Absence of heat flow in ν = 0 quantum Hall ferromagnet in bilayer graphene

• Published in: Nature physics Vol. 20; no. 12; pp. 1941 - 1947
• Main Authors: Kumar, Ravi, Srivastav, Saurabh Kumar, Roy, Ujjal, Singhal, Ujjawal, Watanabe, K., Taniguchi, T., Singh, Vibhor, Roulleau, P., Das, Anindya
• Format: Journal Article
• Language: English
• Published: London Nature Publishing Group UK 01.12.2024; Nature Publishing Group
• Subjects: 639/301/119/2794; 639/766/119/2792/4128; 639/766/119/995; Atomic; Bilayers; Classical and Continuum Physics; Complex Systems; Condensed Matter Physics; Electric fields; Electrical resistivity; Excitation; Ferromagnetism; Graphene; Heat flow; Heat transfer; Heat transmission; Magnetic fields; Mathematical and Computational Physics; Molecular; Optical and Plasma Physics; Phases; Physics; Physics and Astronomy; Temperature dependence; Theoretical; Thermal conductivity
• ISSN: 1745-2473; 1745-2481
• DOI: 10.1038/s41567-024-02673-z

The charge neutrality point of bilayer graphene, denoted as the ν  = 0 state, manifests competing phases marked by spontaneous ordering of the spin, valley and layer degrees of freedom under external magnetic and electric fields. However, due to their electrically insulating nature, identifying these phases through electrical conductance measurements is a challenge. A recent theoretical proposal suggests that thermal transport measurements can detect these competing phases. Here we experimentally show that the bulk thermal transport of the ν  = 0 state in bilayer graphene vanishes. This is in contrast to the theory, which predicts a finite thermal conductance in the ν  = 0 state. By varying the external electric field and conducting temperature-dependent measurements, our results suggest that there are gapped collective excitations in the ν  = 0 state.
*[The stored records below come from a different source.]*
$ cat src/branch_test.sv
// condition evaluation for the relative branch group
// assumes a flag register value and the branch opcode's low nibble
`timescale 1ns/10ps
module branch_test (
  input wire logic [3:0] condCode,
  input wire flow_pkg::flag_register_t flags,
  output logic taken
);

  wire logic signedLess = flags.negative ^ flags.overflow;
  logic rawTest;

  // even codes branch on a clear test, odd codes on a set test
  always_comb begin
    unique case (condCode[3:1])
      3'h0: rawTest = 1'b0;
      3'h1: rawTest = flags.carry | flags.zero;
      3'h2: rawTest = flags.carry;
      3'h3: rawTest = flags.zero;
      3'h4: rawTest = flags.overflow;
      3'h5: rawTest = flags.negative;
      3'h6: rawTest = signedLess;
      3'h7: rawTest = flags.zero | signedLess;
    endcase
  end

  assign taken = rawTest ^ ~condCode[0];

endmodule // branch_test

$ cat src/branch_and_flag_control.sv
// program flow and flag manipulation execution unit
// assumes memory and accumulator logic share mclk; interrupt pins are async
// Function
// - carry branches 24/25: two bytes, four cycles, taken on carry 0/1
// - 27 branches on zero set, 26 on zero clear; flags untouched
// - 22 branches when carry or zero is 0, 23 when it is 1
// - 28 branches on overflow clear, two bytes, four cycles
// - 29 branches on overflow set, no flag changes
// - no operation 01: one byte, two cycles, only advances counter
// - halt 3E, nine cycles, then bus floated and valid line low
// - 00,0D,0A,0B,0E,0F clear or set carry, overflow, mask alone
// - accumulator-to-flags loads flag bits 5 to 0 from accumulator A; bits 7 and 6 stay one
// - interrupt return restores flag bits 5 to 0 from stack; bits 7 and 6 stay one
// - interrupt sets mask; masked wait ends only by non-maskable
`timescale 1ns/10ps
module branch_and_flag_control #(
  parameter int ADDR_W = 16
) (
  input wire logic mclk,
  input wire logic rst,
  input wire logic [7:0] dataIn,
  output logic [15:0] addrOut,
  output logic addrOe,
  output logic rwOut,
  output logic rwOe,
  output logic [7:0] dataOut,
  output logic dataOe,
  output logic memoryCycleValid,
  input wire logic irqPin,
  input wire logic nmiPin,
  input wire logic [7:0] accumA,
  input wire logic [7:0] stackedFlags,
  output logic [7:0] accumOut,
  output logic accumLoad,
  output logic interruptTaken,
  output logic unknownOpcode,
  output flow_pkg::flag_register_t flags,
  output logic [15:0] pc
);

  if (ADDR_W != 16) begin : g_addr_check
    $error("branch_and_flag_control serves a 16-bit address only");
  end

  typedef enum logic [1:0] {
    ST_FETCH = 2'b00,
    ST_EXEC = 2'b01,
    ST_WAIT = 2'b10
  } state_t;

  state_t state;
  state_t next_state;
  logic [3:0] cyc;
  logic [3:0] next_cyc;
  logic [7:0] opcode;
  logic [7:0] offset;
  logic [15:0] next_pc;
  flow_pkg::flag_register_t next_flags;
  flow_pkg::bus_drive_t next_bus;
  logic irqMeta, irqSync, nmiMeta, nmiSync;

  // interrupt pins pass two flops before use
  always_ff @(posedge mclk) begin
    if (rst) begin
      irqMeta <= 1'b0;
      irqSync <= 1'b0;
      nmiMeta <= 1'b0;
      nmiSync <= 1'b0;
    end else begin
      irqMeta <= irqPin;
      irqSync <= irqMeta;
      nmiMeta <= nmiPin;
      nmiSync <= nmiMeta;
    end
  end

  // decode
  wire logic isBranch = opcode[7:4] == flow_pkg::BRANCH_GROUP;
  wire logic isHalt = opcode == flow_pkg::OP_HALT_UNTIL_INTERRUPT;
  wire logic isReturn = opcode == flow_pkg::OP_INTERRUPT_RETURN;
  wire logic isNop = opcode == flow_pkg::OP_NO_OPERATION;
  wire logic isTap = opcode == flow_pkg::OP_ACCUM_TO_FLAGS;
  wire logic isTpa = opcode == flow_pkg::OP_FLAGS_TO_ACCUM;
  wire logic isFlagOp = opcode == flow_pkg::OP_CLEAR_CARRY
    || opcode == flow_pkg::OP_SET_CARRY
    || opcode == flow_pkg::OP_CLEAR_OVERFLOW
    || opcode == flow_pkg::OP_SET_OVERFLOW
    || opcode == flow_pkg::OP_CLEAR_IRQ_MASK
    || opcode == flow_pkg::OP_SET_IRQ_MASK;
  wire logic isKnown = isBranch | isHalt | isReturn | isNop | isTap
    | isTpa | isFlagOp;
  wire logic [3:0] lastCyc = isBranch ? flow_pkg::CYC_BRANCH
    : isHalt ? flow_pkg::CYC_HALT
    : isReturn ? flow_pkg::CYC_RETURN
    : flow_pkg::CYC_SHORT;
  wire logic execEnd = state == ST_EXEC && cyc == lastCyc;

  logic branchTaken;
  branch_test u_test (
    .condCode(opcode[3:0]),
    .flags(flags),
    .taken(branchTaken)
  );

  // signed offset added to the address after the two-byte branch
  wire logic [15:0] offsetExt = {{8{offset[7]}}, offset};
  wire logic [15:0] branchNext = pc + flow_pkg::LEN_BRANCH
    + (branchTaken ? offsetExt : 16'h0000);
  wire logic wakeUp = nmiSync | (irqSync & ~flags.irqMask);

  always_comb begin
    next_state = state;
    next_cyc = cyc + 4'h1;
    next_pc = pc;
    unique case (state)
      ST_FETCH: begin
        next_state = ST_EXEC;
      end
      ST_EXEC: begin
        if (execEnd) begin
          next_cyc = 4'h1;
          next_state = isHalt ? ST_WAIT : ST_FETCH;
          next_pc = isBranch ? branchNext : pc + flow_pkg::LEN_ONE;
        end
      end
      ST_WAIT: begin
        next_cyc = 4'h1;
        if (wakeUp) begin
          next_state = ST_FETCH;
        end
      end
      default: begin
        next_state = ST_FETCH;
        next_cyc = 4'h1;
      end
    endcase
  end

  // flag updates happen at the last cycle of their instruction, and irqMask is also set on wake from wait
  always_comb begin
    next_flags = flags;
    if (execEnd) begin
      unique case (1'b1)
        opcode == flow_pkg::OP_CLEAR_CARRY: next_flags.carry = 1'b0;
        opcode == flow_pkg::OP_SET_CARRY: next_flags.carry = 1'b1;
        opcode == flow_pkg::OP_CLEAR_OVERFLOW:
          next_flags.overflow = 1'b0;
        opcode == flow_pkg::OP_SET_OVERFLOW:
          next_flags.overflow = 1'b1;
        opcode == flow_pkg::OP_CLEAR_IRQ_MASK:
          next_flags.irqMask = 1'b0;
        opcode == flow_pkg::OP_SET_IRQ_MASK:
          next_flags.irqMask = 1'b1;
        isTap: next_flags = accumA;
        isReturn: next_flags = stackedFlags;
        default: next_flags = flags;
      endcase
    end else if (state == ST_WAIT && wakeUp) begin
      next_flags.irqMask = 1'b1;
    end
    next_flags = next_flags | flow_pkg::FLAGS_FIXED;
  end

  // bus drive for the cycle about to begin
  wire logic nextIsOperand = next_state == ST_EXEC
    && next_cyc == flow_pkg::CYC_OPERAND;
  always_comb begin
    next_bus.addr = next_pc + flow_pkg::LEN_ONE;
    next_bus.addrOe = 1'b1;
    next_bus.rw = 1'b1;
    next_bus.rwOe = 1'b1;
    next_bus.memoryCycleValid = 1'b0;
    if (next_state == ST_FETCH) begin
      next_bus.addr = next_pc;
      next_bus.memoryCycleValid = 1'b1;
    end else if (nextIsOperand) begin
      next_bus.memoryCycleValid = 1'b1;
    end else if (next_state == ST_WAIT) begin
      next_bus.addrOe = 1'b0;
      next_bus.rwOe = 1'b0;
    end
  end

  always_ff @(posedge mclk) begin
    if (rst) begin
      state <= ST_FETCH;
      cyc <= 4'h1;
      pc <= flow_pkg::PC_RESET;
      flags <= flow_pkg::FLAGS_RESET;
      opcode <= flow_pkg::OP_NO_OPERATION;
      offset <= 8'h00;
    end else begin
      state <= next_state;
      cyc <= next_cyc;
      pc <= next_pc;
      flags <= next_flags;
      if (state == ST_FETCH) begin
        opcode <= dataIn;
      end
      if (state == ST_EXEC && cyc == flow_pkg::CYC_OPERAND) begin
        offset <= dataIn;
      end
    end
  end

  always_ff @(posedge mclk) begin
    if (rst) begin
      addrOut <= flow_pkg::PC_RESET;
      addrOe <= 1'b1;
      rwOut <= 1'b1;
      rwOe <= 1'b1;
      memoryCycleValid <= 1'b1;
      dataOut <= 8'h00;
      dataOe <= 1'b0;
      accumOut <= 8'h00;
      accumLoad <= 1'b0;
      interruptTaken <= 1'b0;
      unknownOpcode <= 1'b0;
    end else begin
      addrOut <= next_bus.addr;
      addrOe <= next_bus.addrOe;
      rwOut <= next_bus.rw;
      rwOe <= next_bus.rwOe;
      memoryCycleValid <= next_bus.memoryCycleValid;
      dataOut <= 8'h00;
      dataOe <= 1'b0;
      accumLoad <= execEnd & isTpa;
      if (execEnd && isTpa) begin
        accumOut <= flags;
      end
      interruptTaken <= state == ST_WAIT && wakeUp;
      unknownOpcode <= execEnd & ~isKnown;
    end
  end

endmodule // branch_and_flag_control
Our findings underscore the necessity for further investigations into the nature of the ν  = 0 state. The ground state of charge-neutral bilayer graphene in a strong magnetic field is not fully determined. Now thermal transport measurements show an absence of heat flow through that state, suggesting that its collective excitations could be gapped.